El pasado sábado 30 de mayo, la Universidad Finis Terrae fue sede del “Seminario del Sagrado Corazón de Jesús”, encuentro que buscaba responder a la pregunta “¿por qué nos consagramos al Corazón de Jesús?”, conmemorando, además, los 80 años de la consagración de Chile al Sagrado Corazón de Cristo.
La instancia fue posible gracias al trabajo conjunto entre la Pastoral de la Universidad y el Apostolado del Sagrado Corazón, y recibió a alrededor de 70 personas, entre profesores, encargados parroquiales y laicos cercanos a esta devoción.
El objetivo del seminario era que “muchas personas conocieran el amor del Corazón de Jesús, que vean que es un corazón que nos ama profundamente y que colma todos los anhelos del corazón del hombre”, asegura Soledad Errázuriz, perteneciente al Apostolado del Sagrado Corazón y una de las organizadoras del evento.
La jornada consistió en dos ponencias: la primera se tituló “Sus heridas nos han sanado.
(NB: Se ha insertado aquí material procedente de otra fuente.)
<file path="config.mk">
export PLATFORM = sky130hd
export DESIGN_NAME = buffered_serial_tx
export DESIGN_NICKNAME = d
export VERILOG_FILES = /design/src/rtl/tx_pkg.sv /design/src/rtl/tx_hold_reg.sv /design/src/rtl/tx_frame_shift.sv /design/src/rtl/tx_rate_gate.sv /design/src/rtl/buffered_serial_tx.sv
export SDC_FILE = /design/constraint.sdc
export NUM_CORES = 1
export LEC_CHECK = 0
export CORE_ASPECT_RATIO = 0.6
export CORE_MARGIN = 2
export CORE_UTILIZATION = 47
export CTS_CLUSTER_DIAMETER = 50
export DETAILED_ROUTE_END_ITERATION = 6
export MAX_ROUTING_LAYER = met4
export PLACE_DENSITY = 0.83
export SLEW_MARGIN = 25
export SYNTH_ARGS = -nofsm -noshare
export SYNTH_HDL_FRONTEND = slang
export SYNTH_SLANG_ARGS = --single-unit
</file>
<file path="constraint.sdc">
create_clock -name clk -period 2.1 [get_ports clk]
set_clock_uncertainty 0.15 [all_clocks]
set_input_delay 0.42 -clock clk [delete_from_list [all_inputs] [get_ports clk]]
set_output_delay 0.42 -clock clk [all_outputs]
set_load 0.1 [all_outputs]
</file>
El corazón de Jesús, fuente de vida para el hombre”, impartida por Agustín Recabarren; mientras que la segunda, a cargo del sacerdote Álvaro Aedo, llevó por nombre “Tengo sed. La consagración al Corazón de Jesús como respuesta del amor de Dios”.
Tras su exposición, el sacerdote ahondó en lo que significa consagrarse al Corazón de Jesús: “implica reconocer el amor que Él tiene, saber que Su corazón es expresión del amor de Dios por cada uno y, al mismo tiempo, darnos cuenta de que el Señor también pide ser amado”. Por lo que consagrarse es reconocer ese amor y querer corresponder con nuestra vida”.
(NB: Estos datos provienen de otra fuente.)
File: config.mk
export PLATFORM = sky130hd
export DESIGN_NAME = phlock_alarm_top
export DESIGN_NICKNAME = d
export VERILOG_FILES = /design/src/rtl/pla_pkg.sv /design/src/rtl/pla_attempt_timer.sv /design/src/rtl/pla_alarm_cell.sv /design/src/rtl/phlock_alarm_top.sv
export SDC_FILE = /design/constraint.sdc
export NUM_CORES = 1
export LEC_CHECK = 0
export ABC_CLOCK_PERIOD_IN_PS = 12900
export BUFFER_PORTS_ARGS = -buffer_cell sky130_fd_sc_hd__buf_2
export CAP_MARGIN = 0
export CORE_UTILIZATION = 60
export DETAILED_ROUTE_END_ITERATION = 10
export GPL_TIMING_DRIVEN = 0
export PLACE_DENSITY = 0.79
export SETUP_SLACK_MARGIN = 0.2
export SYNTH_ARGS = -nofsm -noshare
export SYNTH_HDL_FRONTEND = slang
export SYNTH_HIERARCHICAL = 1
export SYNTH_SLANG_ARGS = --single-unit
File: constraint.sdc
create_clock -name clk -period 12.9 [get_ports clk]
set_clock_uncertainty 0.15 [all_clocks]
set_input_delay 2.58 -clock clk [delete_from_list [all_inputs] [get_ports clk]]
set_output_delay 2.58 -clock clk [all_outputs]
set_load 0.05 [all_outputs]
[config.mk]
export PLATFORM = sky130hd
export DESIGN_NAME = gf2m_coproc
export DESIGN_NICKNAME = d
export VERILOG_FILES = /design/src/rtl/gf2m_pkg.sv /design/src/rtl/gf2m_rst_sync.sv /design/src/rtl/gf2m_ctrl.sv /design/src/rtl/gf2m_ioreg.sv /design/src/rtl/gf2m_datapath.sv /design/src/rtl/gf2m_coproc.sv
export SDC_FILE = /design/constraint.sdc
export NUM_CORES = 2
export LEC_CHECK = 0
export BUFFER_PORTS_ARGS = -buffer_cell sky130_fd_sc_hd__buf_2
export CAP_MARGIN = 15
export CELL_PAD_IN_SITES_DETAIL_PLACEMENT = 1
export CELL_PAD_IN_SITES_GLOBAL_PLACEMENT = 1
export CORE_MARGIN = 3
export CORE_UTILIZATION = 50
export DETAILED_ROUTE_END_ITERATION = 12
export PLACE_DENSITY_LB_ADDON = 0.1
export SLEW_MARGIN = 25
export SYNTH_ARGS = -nofsm -noshare
export SYNTH_HDL_FRONTEND = slang
export SYNTH_SLANG_ARGS = --single-unit
[constraint.sdc]
create_clock -name clk -period 35.4 [get_ports clk]
set_input_delay 1.77 -clock clk [delete_from_list [all_inputs] [get_ports clk]]
set_output_delay 1.77 -clock clk [all_outputs]
set_load 0.005 [all_outputs]
[src/rtl/gf2m_pkg.sv]
package gf2m_pkg;
  typedef enum logic [2:0] {
    OP_NOP = 3'd0,
    OP_MUL = 3'd1,
    OP_ADD = 3'd2,
    OP_IOR = 3'd3,
    OP_CLR = 3'd4,
    OP_LDB = 3'd5,
    OP_LDA = 3'd6,
    OP_LDP = 3'd7
  } gf_op_e;

  localparam int SHORT_LEN = 4;
  localparam int MUL_EXTRA = 4;
endpackage

[src/rtl/gf2m_rst_sync.sv]
module gf2m_rst_sync (
  input  logic clk,
  input  logic rst_n,
  output logic rst_n_sync
);
  logic meta_q;

  always_ff @(posedge clk or negedge rst_n) begin
    if (!rst_n) begin
      meta_q     <= 1'b0;
      rst_n_sync <= 1'b0;
    end else begin
      meta_q     <= 1'b1;
      rst_n_sync <= meta_q;
    end
  end
endmodule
Posterior a las charlas, se realizó un momento de adoración al Santísimo, espacio en el que los asistentes pudieron reflexionar sobre las ponencias y preparar el corazón para finalizar la jornada con una misa, celebrada por uno de los capellanes de la Universidad, el sacerdote Ricardo Rocha, L.C.
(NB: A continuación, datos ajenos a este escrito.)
<file path="src/rtl/fsb_pkg.sv">
package fsb_pkg;

    parameter int unsigned POS_W = 10;

    typedef logic [POS_W-1:0] pos_t;

    localparam pos_t ONE = pos_t'(1);

    typedef enum logic [1:0] {
        SLIP_NONE   = 2'd0,
        SLIP_REPEAT = 2'd1,
        SLIP_DELETE = 2'd2
    } slip_kind_e;

    // Outcome of a read frame boundary
    typedef struct packed {
        logic       strobe;
        slip_kind_e kind;
        pos_t       gap_after;
    } frame_evt_t;

    // Distance from base forward to lead on a ring of two frames
    function automatic pos_t ring_gap(pos_t lead, pos_t base, pos_t len);
        if (lead >= base) return lead - base;
        return lead + (len << 1) - base;
    endfunction

    function automatic pos_t half_base(logic half, pos_t len);
        return half ? len : '0;
    endfunction

endpackage

</file>
<file path="src/rtl/fsb_wr_side.sv">
module fsb_wr_side
    import fsb_pkg::*;
(
    input  logic clk,
    input  logic rst,
    input  logic wr_en,
    input  logic wr_frame,
    input  pos_t len,
    output pos_t waddr,
    output pos_t wpos
);

    logic half_q;
    pos_t cnt_q;

    always_comb begin
        if (wr_frame)
            waddr = half_base(~half_q, len);
        else
            waddr = half_base(half_q, len) + ((cnt_q == len) ? len - ONE : cnt_q);
        if (half_q)
            wpos = (cnt_q == len) ? '0 : len + cnt_q;
        else
            wpos = cnt_q;
    end

    always_ff @(posedge clk) begin
        if (rst) begin
            half_q <= 1'b1;
            cnt_q  <= len;
        end else if (wr_en) begin
            if (wr_frame) begin
                half_q <= ~half_q;
                cnt_q  <= ONE;
            end else if (cnt_q != len) begin
                cnt_q <= cnt_q + ONE;
            end
        end
    end

endmodule

</file>
<file path="src/rtl/fsb_rd_side.sv">
module fsb_rd_side
    import fsb_pkg::*;
#(
    parameter int unsigned GUARD = 12
) (
    input  logic       clk,
    input  logic       rst,
    input  logic       rd_en,
    input  logic       rd_frame,
    input  logic       bypass,
    input  pos_t       len,
    input  pos_t       wpos,
    output pos_t       raddr,
    output frame_evt_t ev
);

    localparam pos_t GUARD_P = pos_t'(GUARD);

    logic       half_q;
    pos_t       cnt_q;
    logic       nom_half;
    logic       next_half;
    pos_t       gap_nom;
    slip_kind_e kind;

    always_comb begin
        nom_half = ~half_q;
        gap_nom  = ring_gap(wpos, half_base(nom_half, len), len);
        kind     = SLIP_NONE;
        if (!bypass) begin
            if (gap_nom < GUARD_P)
                kind = SLIP_REPEAT;
            else if (gap_nom > (len << 1) - GUARD_P)
                kind = SLIP_DELETE;
        end
        // either slip lands on the half just played
        next_half    = (kind == SLIP_NONE) ? nom_half : half_q;
        ev.strobe    = rd_en && rd_frame;
        ev.kind      = ev.strobe ? kind : SLIP_NONE;
        ev.gap_after = ring_gap(wpos, half_base(next_half, len), len);
        raddr        = ev.strobe ? half_base(next_half, len)
                                 : half_base(half_q, len) + cnt_q;
    end

    always_ff @(posedge clk) begin
        if (rst) begin
            half_q <= 1'b1;
            cnt_q  <= '0;
        end else if (rd_en) begin
            if (rd_frame) begin
                half_q <= next_half;
                cnt_q  <= ONE;
            end else begin
                cnt_q <= (cnt_q == len - ONE) ? '0 : cnt_q + ONE;
            end
        end
    end

endmodule

</file>
<file path="src/rtl/fsb_bitmem.sv">
module fsb_bitmem
    import fsb_pkg::*;
#(
    parameter int unsigned DEPTH = 1 << POS_W
) (
    input  logic clk,
    input  logic rst,
    input  logic we,
    input  pos_t waddr,
    input  logic wbit,
    input  logic re,
    input  pos_t raddr,
    output logic rbit
);

    logic [DEPTH-1:0] store;

    always_ff @(posedge clk) begin
        if (we) store[waddr] <= wbit;
    end

    always_ff @(posedge clk) begin
        if (rst)
            rbit <= 1'b0;
        else if (re)
            rbit <= store[raddr];
    end

endmodule

</file>
<file path="src/rtl/fsb_status.sv">
module fsb_status
    import fsb_pkg::*;
(
    input  logic       clk,
    input  logic       rst,
    input  frame_evt_t ev,
    input  logic       stat_rd,
    input  pos_t       pay,
    output logic       evt_q,
    output logic       dir_q,
    output logic       dly_q
);

    logic slipped;

    assign slipped = ev.strobe && (ev.kind != SLIP_NONE);

    always_ff @(posedge clk) begin
        if (rst) begin
            evt_q <= 1'b0;
            dir_q <= 1'b0;
            dly_q <= 1'b0;
        end else begin
            // a slip wins over a clearing read in the same cycle
            if (slipped) begin
                evt_q <= 1'b1;
                dir_q <= (ev.kind == SLIP_REPEAT);
            end else if (stat_rd) begin
                evt_q <= 1'b0;
            end
            if (ev.strobe) dly_q <= (ev.gap_after > pay);
        end
    end

endmodule

</file>
<file path="src/rtl/frame_slip_buffer.sv">
module frame_slip_buffer
    import fsb_pkg::*;
#(
    parameter int unsigned T1_LEN = 193,
    parameter int unsigned E1_LEN = 256,
    parameter int unsigned T1_PAY = 192,
    parameter int unsigned E1_PAY = 256,
    parameter int unsigned GUARD  = 12
) (
    input  logic clk,
    input  logic rst,
    input  logic e1_mode,
    input  logic bypass,
    input  logic wr_en,
    input  logic wr_frame,
    input  logic wr_bit,
    input  logic rd_en,
    input  logic rd_frame,
    input  logic stat_rd,
    output logic rd_bit,
    output logic slip_evt,
    output logic slip_dir,
    output logic delay_flag
);

    localparam int unsigned MEM_DEPTH = 1 << POS_W;

    pos_t       len;
    pos_t       pay;
    pos_t       waddr;
    pos_t       wpos;
    pos_t       raddr;
    frame_evt_t frame_ev;
    logic       mem_bit;
    logic       evt_q;

    assign len = e1_mode ? pos_t'(E1_LEN) : pos_t'(T1_LEN);
    assign pay = e1_mode ? pos_t'(E1_PAY) : pos_t'(T1_PAY);

    fsb_wr_side u_wr (
        .clk      (clk),
        .rst      (rst),
        .wr_en    (wr_en),
        .wr_frame (wr_frame),
        .len      (len),
        .waddr    (waddr),
        .wpos     (wpos)
    );

    fsb_rd_side #(.GUARD(GUARD)) u_rd (
        .clk      (clk),
        .rst      (rst),
        .rd_en    (rd_en),
        .rd_frame (rd_frame),
        .bypass   (bypass),
        .len      (len),
        .wpos     (wpos),
        .raddr    (raddr),
        .ev       (frame_ev)
    );

    fsb_bitmem #(.DEPTH(MEM_DEPTH)) u_mem (
        .clk   (clk),
        .rst   (rst),
        .we    (wr_en),
        .waddr (waddr),
        .wbit  (wr_bit),
        .re    (rd_en),
        .raddr (raddr),
        .rbit  (mem_bit)
    );

    fsb_status u_stat (
        .clk     (clk),
        .rst     (rst),
        .ev      (frame_ev),
        .stat_rd (stat_rd),
        .pay     (pay),
        .evt_q   (evt_q),
        .dir_q   (slip_dir),
        .dly_q   (delay_flag)
    );

    assign rd_bit   = bypass ? wr_bit : mem_bit;
    assign slip_evt = evt_q & ~bypass;

endmodule

</file>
Magalí Fuentes, parroquiana de Nuestra Señora del Carmen de Ñuñoa y asistente al seminario, aseguró que las charlas le sirvieron para “ver cómo el Señor actúa en nuestro corazón”. Además, destacó que se fue con una misión clara: “ser ojos, brazos y manos extendidas para acoger a todos, bajo el lema de que Jesús es bueno y misericordioso y acoge a todos los que tienen un corazón humilde”.
Para cerrar, Soledad Errázuriz comentó que “estas instancias alimentan el alma y nos remueven un poco para volver a ese amor primero”.